Note that I have been working these past days on committing the derivative of KingSlayer that plays Chess with Different Armies (which I released as a binary a few months ago) to my on-line source repository. (I had developed it under Windows, where I have no version control, so I had a bit of catching up to do.) It is still there under the old name 'simple' (which I later learned was already taken).

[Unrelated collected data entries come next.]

## src/rtl/imem_loader_if.sv

```systemverilog
// ---------------------------------------------------------------------------
// imem_loader_if
//
// Purpose:
//   Bundles the two buses of the boot-time program loader:
//     - the byte stream from the boot source (valid/ready handshake), and
//     - the write port into the instruction memory.
//
// Signals:
//   rx_valid  source presents a byte on rx_data
//   rx_data   byte value (8 bits)
//   rx_ready  loader accepts the presented byte this cycle
//   im_we     instruction-memory write strobe
//   im_addr   word-aligned byte address of the write (32 bits)
//   im_wdata  instruction word to write (32 bits)
//
// Modports:
//   master  the loader: consumes the byte stream, drives the memory port
//   slave   the environment: boot source plus instruction memory
// ---------------------------------------------------------------------------
interface imem_loader_if;

  logic        rx_valid;
  logic [7:0]  rx_data;
  logic        rx_ready;
  logic        im_we;
  logic [31:0] im_addr;
  logic [31:0] im_wdata;

  modport master (
    input  rx_valid,
    input  rx_data,
    output rx_ready,
    output im_we,
    output im_addr,
    output im_wdata
  );

  modport slave (
    output rx_valid,
    output rx_data,
    input  rx_ready,
    input  im_we,
    input  im_addr,
    input  im_wdata
  );

endinterface : imem_loader_if

```

## src/rtl/imem_loader.sv

```systemverilog
// ---------------------------------------------------------------------------
// imem_loader
//
// Purpose:
//   Boot-time program loader for the pipelined datapath. A load is started
//   with a single-cycle load_start pulse. The loader then receives a byte
//   frame over a valid/ready stream:
//     - 2 header bytes: word count N, MSB first
//     - N words of 4 bytes each, MSB first (big-endian)
//     - optionally one checksum byte (see below)
//   Each assembled word is written to the instruction memory at consecutive
//   word-aligned addresses starting at 0. The datapath is held in reset
//   (core_reset = 1) until a complete, valid image has been written; it is
//   then released so fetch starts at PC = 0.
//
// Parameters:
//   ADDR_W  instruction-memory word-address width, capacity 2^ADDR_W words.
//           Must be in the range 1..14 so the address and count arithmetic
//           below fits the 32-bit address and the 16-bit header count.
//
// Ports:
//   clk         rising-edge clock
//   reset       asynchronous reset, active low (0 = in reset)
//   load_start  single-cycle pulse, starts a load from IDLE/DONE/ERR
//   bus         imem_loader_if.master: byte stream in, memory write port out
//   core_reset  active-high reset to the datapath (low only in DONE)
//   busy        load in progress
//   done        last load completed successfully
//   err         last load aborted (oversized header or bad checksum)
//
// Optional feature (macro IMEM_LOADER_CHECKSUM_EN):
//   When defined, a CSUM state follows the last word (or an empty image).
//   It consumes one byte that must equal the XOR of all payload bytes
//   (header excluded, 0x00 for N = 0); a match completes the load, a
//   mismatch aborts it. When undefined there is no CSUM state, no checksum
//   byte is consumed and no XOR logic exists.
// ---------------------------------------------------------------------------
module imem_loader #(
  parameter int ADDR_W = 8
) (
  input  logic          clk,
  input  logic          reset,
  input  logic          load_start,
  imem_loader_if.master bus,
  output logic          core_reset,
  output logic          busy,
  output logic          done,
  output logic          err
);

  // Largest legal word count: exactly fills the memory.
  localparam logic [16:0]     N_MAX   = 17'(2 ** ADDR_W);
  localparam logic [ADDR_W:0] IDX_ONE = (ADDR_W + 1)'(1);

  typedef enum logic [2:0] {
    IDLE   = 3'd0,
    HDR_HI = 3'd1,
    HDR_LO = 3'd2,
    WORD   = 3'd3,
    WRITE  = 3'd4,
`ifdef IMEM_LOADER_CHECKSUM_EN
    CSUM   = 3'd5,
`endif
    DONE   = 3'd6,
    ERR    = 3'd7
  } state_t;

  // State entered once the whole payload has been written.
`ifdef IMEM_LOADER_CHECKSUM_EN
  localparam state_t FINAL_STATE = CSUM;
`else
  localparam state_t FINAL_STATE = DONE;
`endif

  state_t          state_q, state_d;
  logic [15:0]     n_q, n_d;
  logic [ADDR_W:0] idx_q, idx_d;
  logic [1:0]      byte_cnt_q, byte_cnt_d;
  logic [23:0]     word_q, word_d;
`ifdef IMEM_LOADER_CHECKSUM_EN
  logic [7:0]      csum_q, csum_d;
`endif

  logic            rx_ready_q, rx_ready_d;
  logic            im_we_q, im_we_d;
  logic [31:0]     im_addr_q, im_addr_d;
  logic [31:0]     im_wdata_q, im_wdata_d;
  logic            core_reset_q, core_reset_d;
  logic            busy_q, busy_d;
  logic            done_q, done_d;
  logic            err_q, err_d;

  logic            accept;
  logic [15:0]     hdr_n;
  logic [ADDR_W:0] idx_inc;
  logic            last_word;
  logic [31:0]     word_addr;

  assign accept    = bus.rx_valid & rx_ready_q;
  assign hdr_n     = {n_q[15:8], bus.rx_data};
  assign idx_inc   = idx_q + IDX_ONE;
  // The index is ADDR_W+1 bits so that N = 2^ADDR_W is reachable without wrap.
  assign last_word = ({{(15 - ADDR_W){1'b0}}, idx_inc} == n_q);
  assign word_addr = {{(29 - ADDR_W){1'b0}}, idx_q, 2'b00};

  // State and datapath registers.
  always_ff @(posedge clk or negedge reset) begin
    if (!reset) begin
      state_q    <= IDLE;
      n_q        <= '0;
      idx_q      <= '0;
      byte_cnt_q <= '0;
      word_q     <= '0;
`ifdef IMEM_LOADER_CHECKSUM_EN
      csum_q     <= '0;
`endif
    end else begin
      state_q    <= state_d;
      n_q        <= n_d;
      idx_q      <= idx_d;
      byte_cnt_q <= byte_cnt_d;
      word_q     <= word_d;
`ifdef IMEM_LOADER_CHECKSUM_EN
      csum_q     <= csum_d;
`endif
    end
  end

  // All outputs are registered so the handshake and memory port are glitch
  // free; each is decoded from the next state, so it lines up with the state.
  always_ff @(posedge clk or negedge reset) begin
    if (!reset) begin
      rx_ready_q   <= 1'b0;
      im_we_q      <= 1'b0;
      im_addr_q    <= '0;
      im_wdata_q   <= '0;
      core_reset_q <= 1'b1;
      busy_q       <= 1'b0;
      done_q       <= 1'b0;
      err_q        <= 1'b0;
    end else begin
      rx_ready_q   <= rx_ready_d;
      im_we_q      <= im_we_d;
      im_addr_q    <= im_addr_d;
      im_wdata_q   <= im_wdata_d;
      core_reset_q <= core_reset_d;
      busy_q       <= busy_d;
      done_q       <= done_d;
      err_q        <= err_d;
    end
  end

  // Next-state logic: frame parsing, word assembly and memory writes.
  always_comb begin
    state_d    = state_q;
    n_d        = n_q;
    idx_d      = idx_q;
    byte_cnt_d = byte_cnt_q;
    word_d     = word_q;
`ifdef IMEM_LOADER_CHECKSUM_EN
    csum_d     = csum_q;
`endif
    im_addr_d  = im_addr_q;
    im_wdata_d = im_wdata_q;

    case (state_q)
      IDLE, DONE, ERR: begin
        if (load_start) begin
          state_d    = HDR_HI;
          n_d        = '0;
          idx_d      = '0;
          byte_cnt_d = '0;
          word_d     = '0;
`ifdef IMEM_LOADER_CHECKSUM_EN
          csum_d     = '0;
`endif
        end
      end

      HDR_HI: begin
        if (accept) begin
          n_d     = {bus.rx_data, n_q[7:0]};
          state_d = HDR_LO;
        end
      end

      HDR_LO: begin
        if (accept) begin
          n_d = hdr_n;
          if ({1'b0, hdr_n} > N_MAX) begin
            state_d = ERR;
          end else if (hdr_n == 16'd0) begin
            state_d = FINAL_STATE;
          end else begin
            state_d = WORD;
          end
        end
      end

      // The first three bytes are kept in word_q; the fourth goes straight
      // into the write-data register so the strobe fires on the next cycle.
      WORD: begin
        if (accept) begin
`ifdef IMEM_LOADER_CHECKSUM_EN
          csum_d = csum_q ^ bus.rx_data;
`endif
          if (byte_cnt_q == 2'd3) begin
            im_wdata_d = {word_q, bus.rx_data};
            im_addr_d  = word_addr;
            byte_cnt_d = '0;
            state_d    = WRITE;
          end else begin
            word_d     = {word_q[15:0], bus.rx_data};
            byte_cnt_d = byte_cnt_q + 2'd1;
          end
        end
      end

      WRITE: begin
        idx_d = idx_inc;
        if (last_word) begin
          state_d = FINAL_STATE;
        end else begin
          state_d = WORD;
        end
      end

`ifdef IMEM_LOADER_CHECKSUM_EN
      CSUM: begin
        if (accept) begin
          if (bus.rx_data == csum_q) begin
            state_d = DONE;
          end else begin
            state_d = ERR;
          end
        end
      end
`endif

      default: begin
        state_d = IDLE;
      end
    endcase
  end

  // Output decode from the next state.
  always_comb begin
    rx_ready_d   = 1'b0;
    im_we_d      = 1'b0;
    core_reset_d = 1'b1;
    busy_d       = 1'b0;
    done_d       = 1'b0;
    err_d        = 1'b0;

    case (state_d)
      HDR_HI, HDR_LO, WORD: begin
        rx_ready_d = 1'b1;
        busy_d     = 1'b1;
      end
`ifdef IMEM_LOADER_CHECKSUM_EN
      CSUM: begin
        rx_ready_d = 1'b1;
        busy_d     = 1'b1;
      end
`endif
      WRITE: begin
        im_we_d = 1'b1;
        busy_d  = 1'b1;
      end
      DONE: begin
        core_reset_d = 1'b0;
        done_d       = 1'b1;
      end
      ERR: begin
        err_d = 1'b1;
      end
      default: begin
        rx_ready_d = 1'b0;
      end
    endcase
  end

  assign bus.rx_ready = rx_ready_q;
  assign bus.im_we    = im_we_q;
  assign bus.im_addr  = im_addr_q;
  assign bus.im_wdata = im_wdata_q;
  assign core_reset   = core_reset_q;
  assign busy         = busy_q;
  assign done         = done_q;
  assign err          = err_q;

  // A byte must never be taken while the write strobe is up.
  a_no_accept_in_write : assert property (
    @(posedge clk) disable iff (!reset) im_we_q |-> !rx_ready_q
  );

endmodule : imem_loader

```

## src/flat_wrapper.sv

```systemverilog
// flat-port wrapper written by rule: the top's interface ports become plain ports
module imem_loader_flat 
#(
  parameter int ADDR_W = 8
)
  (clk, reset, load_start, core_reset, busy, done, err, bus_rx_valid, bus_rx_data, bus_rx_ready, bus_im_we, bus_im_addr, bus_im_wdata);
  imem_loader_if bus_i ();
  input  logic clk;
  input  logic reset;
  input  logic load_start;
  output logic core_reset;
  output logic busy;
  output logic done;
  output logic err;
  input wire logic [$bits(bus_i.rx_valid)-1:0] bus_rx_valid;
  input wire logic [$bits(bus_i.rx_data)-1:0] bus_rx_data;
  output wire logic [$bits(bus_i.rx_ready)-1:0] bus_rx_ready;
  output wire logic [$bits(bus_i.im_we)-1:0] bus_im_we;
  output wire logic [$bits(bus_i.im_addr)-1:0] bus_im_addr;
  output wire logic [$bits(bus_i.im_wdata)-1:0] bus_im_wdata;
  assign bus_i.rx_valid = bus_rx_valid;
  assign bus_i.rx_data = bus_rx_data;
  assign bus_rx_ready = bus_i.rx_ready;
  assign bus_im_we = bus_i.im_we;
  assign bus_im_addr = bus_i.im_addr;
  assign bus_im_wdata = bus_i.im_wdata;
  imem_loader #(.ADDR_W(ADDR_W)) u_core (.clk(clk), .reset(reset), .load_start(load_start), .bus(bus_i), .core_reset(core_reset), .busy(busy), .done(done), .err(err));
endmodule
```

I mention this because KingSlayer-CwDA has a limited configurability that could be of use to you: apart from all the different flavors of Chess with Different Armies, it supports a single variant 'custom', which takes the army definitions from a file. These definitions can use all the predefined CwDA pieces (i.e. arbitrarily mix armies), but also allows definition of two custom pieces in terms of the elementary move sets used by the CwDA pieces, plus an arbitrary set of leaper moves the user can define. KingSlayer has this feature because the CwDA implementation was developed for the purpose of investigating how various proposed small rule modifications could better balance the armies. For this it had to be able to also use some non-(CwDA-)standard pieces to experiment with.

The custom leaper move set can easily be defined as Camel moves (a move normally not occurring in CwDA), which can then be used to define a Wildebeest. The Archbishop and Chancellor are already standard pieces in CwDA. So it would be easy to configure this custom variant as yours.